Shortly after in 2011, she was contacted by Terminal Transfer to see if she could come back and assist because one of the owners was ill with breast cancer. She relocated her family back to Portland to get re-established. “Given this huge new array of knowledge from the many new perspectives I had the blessing to obtain, I brought a significant piece of the puzzle with me and quickly moved up the ladder,” she said.
Montes is celebrating nine years back with the company and has been an Officer since 2017. “I am blessed to have found a company who embraces and celebrates women in the industry,” she said. She has had the privilege of taking part in regular speaking engagements at the Columbia River Customs Brokers & Forwarders Association (CRCBFA), Agriculture Transportation Coalition (AgTC) and Western Cargo Conference (WESCCON) annual conferences.
“I have been blessed to help inspire other women, women of minority and women without college education that you can make something of yourself in the trucking industry. You can be a success if you have the right drive, mindset and willingness to do what it takes to do what others won’t. Be willing to get out on a forklift, lump boxes, ride with drivers, get all the certifications you can. Soak up every piece, even if you don’t think it would be of value, do it anyway. Get dirty, because that willingness to be a team player and show your integrity may just stand out amongst people who aren’t willing,” she said.

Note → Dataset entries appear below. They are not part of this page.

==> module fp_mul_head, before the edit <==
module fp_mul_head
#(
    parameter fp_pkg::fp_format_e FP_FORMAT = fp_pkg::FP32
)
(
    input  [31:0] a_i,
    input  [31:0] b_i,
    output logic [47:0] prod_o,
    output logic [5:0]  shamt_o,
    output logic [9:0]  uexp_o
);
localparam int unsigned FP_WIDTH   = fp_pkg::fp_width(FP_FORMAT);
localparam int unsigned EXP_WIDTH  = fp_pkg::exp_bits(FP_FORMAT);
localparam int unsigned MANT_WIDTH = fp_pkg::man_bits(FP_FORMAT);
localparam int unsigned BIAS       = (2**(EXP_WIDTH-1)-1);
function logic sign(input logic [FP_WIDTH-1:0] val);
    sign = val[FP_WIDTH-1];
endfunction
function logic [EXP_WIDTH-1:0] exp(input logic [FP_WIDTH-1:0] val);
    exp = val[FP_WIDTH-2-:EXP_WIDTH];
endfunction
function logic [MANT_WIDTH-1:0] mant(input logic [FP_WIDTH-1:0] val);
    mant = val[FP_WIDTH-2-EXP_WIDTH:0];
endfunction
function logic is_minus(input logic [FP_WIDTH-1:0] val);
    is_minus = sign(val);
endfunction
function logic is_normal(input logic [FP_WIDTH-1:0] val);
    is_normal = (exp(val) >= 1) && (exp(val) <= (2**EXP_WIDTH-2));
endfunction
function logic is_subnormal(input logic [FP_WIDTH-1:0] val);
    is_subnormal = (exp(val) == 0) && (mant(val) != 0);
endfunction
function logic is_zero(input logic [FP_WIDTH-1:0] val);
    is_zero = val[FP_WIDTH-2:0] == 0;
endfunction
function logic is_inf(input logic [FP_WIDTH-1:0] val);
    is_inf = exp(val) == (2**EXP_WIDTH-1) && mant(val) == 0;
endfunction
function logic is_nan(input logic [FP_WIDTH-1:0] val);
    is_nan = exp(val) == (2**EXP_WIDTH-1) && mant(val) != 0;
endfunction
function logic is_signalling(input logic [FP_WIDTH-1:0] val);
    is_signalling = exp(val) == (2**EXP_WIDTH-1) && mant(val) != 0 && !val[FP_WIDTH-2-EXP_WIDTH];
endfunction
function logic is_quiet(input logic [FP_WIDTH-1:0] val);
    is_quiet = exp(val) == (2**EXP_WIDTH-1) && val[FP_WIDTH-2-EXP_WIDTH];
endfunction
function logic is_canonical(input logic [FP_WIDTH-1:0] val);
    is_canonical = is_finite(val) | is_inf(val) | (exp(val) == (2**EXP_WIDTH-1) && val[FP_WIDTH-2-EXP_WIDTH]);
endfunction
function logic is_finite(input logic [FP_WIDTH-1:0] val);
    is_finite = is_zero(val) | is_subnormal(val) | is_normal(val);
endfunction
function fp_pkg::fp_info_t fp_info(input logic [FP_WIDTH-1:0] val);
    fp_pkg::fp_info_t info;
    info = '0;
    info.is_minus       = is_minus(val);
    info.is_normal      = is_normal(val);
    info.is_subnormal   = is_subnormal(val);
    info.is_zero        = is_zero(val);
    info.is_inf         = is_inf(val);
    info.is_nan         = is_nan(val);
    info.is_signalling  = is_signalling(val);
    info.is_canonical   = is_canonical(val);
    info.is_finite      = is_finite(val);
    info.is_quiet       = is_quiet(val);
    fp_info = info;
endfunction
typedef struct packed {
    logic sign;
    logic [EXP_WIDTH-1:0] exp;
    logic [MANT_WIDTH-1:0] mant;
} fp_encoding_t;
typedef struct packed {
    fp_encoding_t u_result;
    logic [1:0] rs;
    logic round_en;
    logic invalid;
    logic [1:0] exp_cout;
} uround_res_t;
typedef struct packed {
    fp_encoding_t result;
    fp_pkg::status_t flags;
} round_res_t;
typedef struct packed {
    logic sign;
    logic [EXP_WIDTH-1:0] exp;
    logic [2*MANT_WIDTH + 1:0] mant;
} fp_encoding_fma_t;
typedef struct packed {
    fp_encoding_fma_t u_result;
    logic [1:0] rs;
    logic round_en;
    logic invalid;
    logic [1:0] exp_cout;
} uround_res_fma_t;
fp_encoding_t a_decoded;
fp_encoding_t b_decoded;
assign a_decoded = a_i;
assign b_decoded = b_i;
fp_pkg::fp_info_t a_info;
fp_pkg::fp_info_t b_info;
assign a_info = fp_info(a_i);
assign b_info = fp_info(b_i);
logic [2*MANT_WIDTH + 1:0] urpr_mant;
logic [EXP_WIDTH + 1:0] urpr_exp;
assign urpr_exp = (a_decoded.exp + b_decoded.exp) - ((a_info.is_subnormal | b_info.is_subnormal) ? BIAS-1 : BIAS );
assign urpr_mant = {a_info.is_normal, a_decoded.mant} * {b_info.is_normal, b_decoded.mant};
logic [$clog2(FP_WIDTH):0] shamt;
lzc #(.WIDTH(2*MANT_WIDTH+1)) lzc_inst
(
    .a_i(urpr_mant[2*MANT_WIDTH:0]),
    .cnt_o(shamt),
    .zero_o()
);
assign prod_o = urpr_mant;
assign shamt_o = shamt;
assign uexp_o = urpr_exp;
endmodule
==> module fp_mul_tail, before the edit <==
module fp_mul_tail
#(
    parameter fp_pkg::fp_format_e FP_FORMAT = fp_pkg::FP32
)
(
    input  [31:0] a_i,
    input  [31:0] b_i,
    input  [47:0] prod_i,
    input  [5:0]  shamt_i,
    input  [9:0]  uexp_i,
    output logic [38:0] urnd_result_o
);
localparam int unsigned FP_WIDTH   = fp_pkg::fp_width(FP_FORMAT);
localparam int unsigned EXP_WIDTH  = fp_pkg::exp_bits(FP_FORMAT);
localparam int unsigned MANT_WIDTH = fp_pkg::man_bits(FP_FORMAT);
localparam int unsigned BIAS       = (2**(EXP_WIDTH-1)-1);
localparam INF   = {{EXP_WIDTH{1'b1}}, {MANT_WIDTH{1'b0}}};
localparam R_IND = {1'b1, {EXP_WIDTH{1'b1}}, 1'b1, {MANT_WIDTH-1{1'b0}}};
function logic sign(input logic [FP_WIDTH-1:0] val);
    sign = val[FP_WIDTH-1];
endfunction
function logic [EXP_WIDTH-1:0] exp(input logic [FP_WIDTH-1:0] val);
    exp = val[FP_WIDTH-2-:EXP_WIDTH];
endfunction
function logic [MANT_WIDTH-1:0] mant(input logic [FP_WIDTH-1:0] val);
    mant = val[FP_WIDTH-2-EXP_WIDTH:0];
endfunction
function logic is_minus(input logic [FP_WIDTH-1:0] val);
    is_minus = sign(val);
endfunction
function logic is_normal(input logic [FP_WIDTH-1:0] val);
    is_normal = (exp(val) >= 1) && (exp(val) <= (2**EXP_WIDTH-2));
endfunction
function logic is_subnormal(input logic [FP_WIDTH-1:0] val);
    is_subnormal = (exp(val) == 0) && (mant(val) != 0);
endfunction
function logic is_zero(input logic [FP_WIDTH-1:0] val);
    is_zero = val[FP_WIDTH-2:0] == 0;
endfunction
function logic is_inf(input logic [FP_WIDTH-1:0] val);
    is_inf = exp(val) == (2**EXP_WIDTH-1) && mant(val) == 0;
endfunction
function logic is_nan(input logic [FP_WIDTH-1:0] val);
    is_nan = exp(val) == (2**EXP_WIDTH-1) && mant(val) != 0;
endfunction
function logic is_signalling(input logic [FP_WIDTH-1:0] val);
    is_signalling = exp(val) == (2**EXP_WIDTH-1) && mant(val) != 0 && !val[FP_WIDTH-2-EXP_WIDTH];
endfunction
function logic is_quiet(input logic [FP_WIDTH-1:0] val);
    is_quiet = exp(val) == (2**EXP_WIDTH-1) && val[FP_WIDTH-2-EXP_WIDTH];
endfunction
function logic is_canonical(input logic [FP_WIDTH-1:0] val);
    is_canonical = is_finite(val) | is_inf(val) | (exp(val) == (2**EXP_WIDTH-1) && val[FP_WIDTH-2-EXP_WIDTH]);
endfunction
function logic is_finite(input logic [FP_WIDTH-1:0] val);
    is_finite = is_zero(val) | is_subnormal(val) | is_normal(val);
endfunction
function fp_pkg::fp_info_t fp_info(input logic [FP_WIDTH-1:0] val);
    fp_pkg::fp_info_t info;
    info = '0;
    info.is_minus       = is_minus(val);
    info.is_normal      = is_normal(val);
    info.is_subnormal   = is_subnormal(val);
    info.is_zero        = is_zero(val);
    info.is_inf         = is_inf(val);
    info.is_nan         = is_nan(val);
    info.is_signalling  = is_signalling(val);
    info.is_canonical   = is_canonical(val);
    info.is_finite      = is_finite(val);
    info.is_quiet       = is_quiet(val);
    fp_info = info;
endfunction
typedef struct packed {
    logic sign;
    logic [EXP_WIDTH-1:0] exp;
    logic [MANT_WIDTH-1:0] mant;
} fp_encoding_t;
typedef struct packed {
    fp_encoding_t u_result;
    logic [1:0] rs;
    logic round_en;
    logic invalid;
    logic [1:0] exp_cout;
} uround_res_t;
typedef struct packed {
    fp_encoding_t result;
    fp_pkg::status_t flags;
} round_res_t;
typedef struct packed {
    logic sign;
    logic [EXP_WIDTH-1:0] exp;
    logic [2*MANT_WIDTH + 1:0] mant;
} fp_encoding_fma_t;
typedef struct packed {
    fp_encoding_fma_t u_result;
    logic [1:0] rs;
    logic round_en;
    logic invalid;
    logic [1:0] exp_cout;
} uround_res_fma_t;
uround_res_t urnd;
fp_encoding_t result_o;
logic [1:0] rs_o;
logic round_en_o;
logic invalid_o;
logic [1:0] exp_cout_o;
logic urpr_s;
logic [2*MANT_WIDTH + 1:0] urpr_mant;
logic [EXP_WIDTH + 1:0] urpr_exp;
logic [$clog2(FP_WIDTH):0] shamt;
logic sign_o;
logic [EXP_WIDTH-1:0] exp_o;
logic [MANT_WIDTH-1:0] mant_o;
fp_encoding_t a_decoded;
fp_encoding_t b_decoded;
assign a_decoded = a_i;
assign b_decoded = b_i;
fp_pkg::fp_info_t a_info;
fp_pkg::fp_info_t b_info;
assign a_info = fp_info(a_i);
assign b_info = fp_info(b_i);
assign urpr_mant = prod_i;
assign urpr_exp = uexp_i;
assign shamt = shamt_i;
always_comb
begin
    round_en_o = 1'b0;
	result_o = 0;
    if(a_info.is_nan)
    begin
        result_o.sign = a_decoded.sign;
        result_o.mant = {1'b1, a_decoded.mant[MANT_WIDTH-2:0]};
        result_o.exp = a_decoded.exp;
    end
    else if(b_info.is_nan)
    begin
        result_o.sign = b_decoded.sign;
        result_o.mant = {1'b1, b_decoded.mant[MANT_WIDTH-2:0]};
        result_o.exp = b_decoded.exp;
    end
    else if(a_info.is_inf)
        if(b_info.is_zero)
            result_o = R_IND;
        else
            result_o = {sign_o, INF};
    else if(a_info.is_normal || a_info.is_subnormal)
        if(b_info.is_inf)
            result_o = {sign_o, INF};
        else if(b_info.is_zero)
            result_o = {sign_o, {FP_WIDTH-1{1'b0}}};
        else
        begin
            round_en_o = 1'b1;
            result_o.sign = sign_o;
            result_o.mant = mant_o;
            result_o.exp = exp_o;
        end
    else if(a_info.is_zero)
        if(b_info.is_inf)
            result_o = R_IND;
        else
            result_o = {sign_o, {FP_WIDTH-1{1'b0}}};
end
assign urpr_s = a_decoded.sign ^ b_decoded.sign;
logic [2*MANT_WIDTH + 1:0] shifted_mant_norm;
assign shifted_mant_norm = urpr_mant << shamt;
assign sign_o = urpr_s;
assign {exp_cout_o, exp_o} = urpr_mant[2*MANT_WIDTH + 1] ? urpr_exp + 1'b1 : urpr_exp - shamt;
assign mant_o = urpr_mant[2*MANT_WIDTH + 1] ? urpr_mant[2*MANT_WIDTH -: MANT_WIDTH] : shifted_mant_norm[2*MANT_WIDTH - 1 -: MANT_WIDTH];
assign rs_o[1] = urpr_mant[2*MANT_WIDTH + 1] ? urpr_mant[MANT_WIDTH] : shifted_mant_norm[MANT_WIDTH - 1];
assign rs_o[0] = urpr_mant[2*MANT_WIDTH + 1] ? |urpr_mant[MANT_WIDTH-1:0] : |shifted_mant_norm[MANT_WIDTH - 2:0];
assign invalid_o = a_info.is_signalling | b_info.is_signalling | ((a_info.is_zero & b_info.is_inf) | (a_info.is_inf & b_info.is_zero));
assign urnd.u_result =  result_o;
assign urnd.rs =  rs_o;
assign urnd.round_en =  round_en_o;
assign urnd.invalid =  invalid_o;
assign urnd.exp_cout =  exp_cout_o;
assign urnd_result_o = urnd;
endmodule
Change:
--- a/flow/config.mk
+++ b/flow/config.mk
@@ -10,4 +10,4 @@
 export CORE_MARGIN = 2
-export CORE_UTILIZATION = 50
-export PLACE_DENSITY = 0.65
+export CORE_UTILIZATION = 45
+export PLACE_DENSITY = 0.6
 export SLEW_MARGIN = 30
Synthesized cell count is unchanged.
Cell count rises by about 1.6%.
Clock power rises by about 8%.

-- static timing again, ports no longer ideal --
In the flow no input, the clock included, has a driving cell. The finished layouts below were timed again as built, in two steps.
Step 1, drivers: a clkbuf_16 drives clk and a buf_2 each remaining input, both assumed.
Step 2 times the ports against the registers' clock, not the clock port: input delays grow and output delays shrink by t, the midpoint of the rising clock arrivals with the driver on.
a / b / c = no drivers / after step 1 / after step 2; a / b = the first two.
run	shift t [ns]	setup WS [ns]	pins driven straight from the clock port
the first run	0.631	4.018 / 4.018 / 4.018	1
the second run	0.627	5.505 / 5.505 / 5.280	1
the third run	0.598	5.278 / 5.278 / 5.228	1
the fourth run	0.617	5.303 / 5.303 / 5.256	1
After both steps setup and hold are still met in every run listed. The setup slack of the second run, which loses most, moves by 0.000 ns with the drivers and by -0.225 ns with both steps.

Women bring such an added value and perspective to this industry. Organization, precision, nurturing, undying strength are some of a few attributes Montes and many other women bring to the table. Our obstacles we are given in life can do one of two things for us; it can define us, make us bitter, make us angry for the inequality we may have experienced. Or, it can fuel us to grow, learn, become all we want to be and use these lessons to benefit ourselves and others around us.
“It is our duty as women to help bring up the next generation of women leaders, coach them, prepare them and most of all change the stigma that this is a man’s industry,” she said.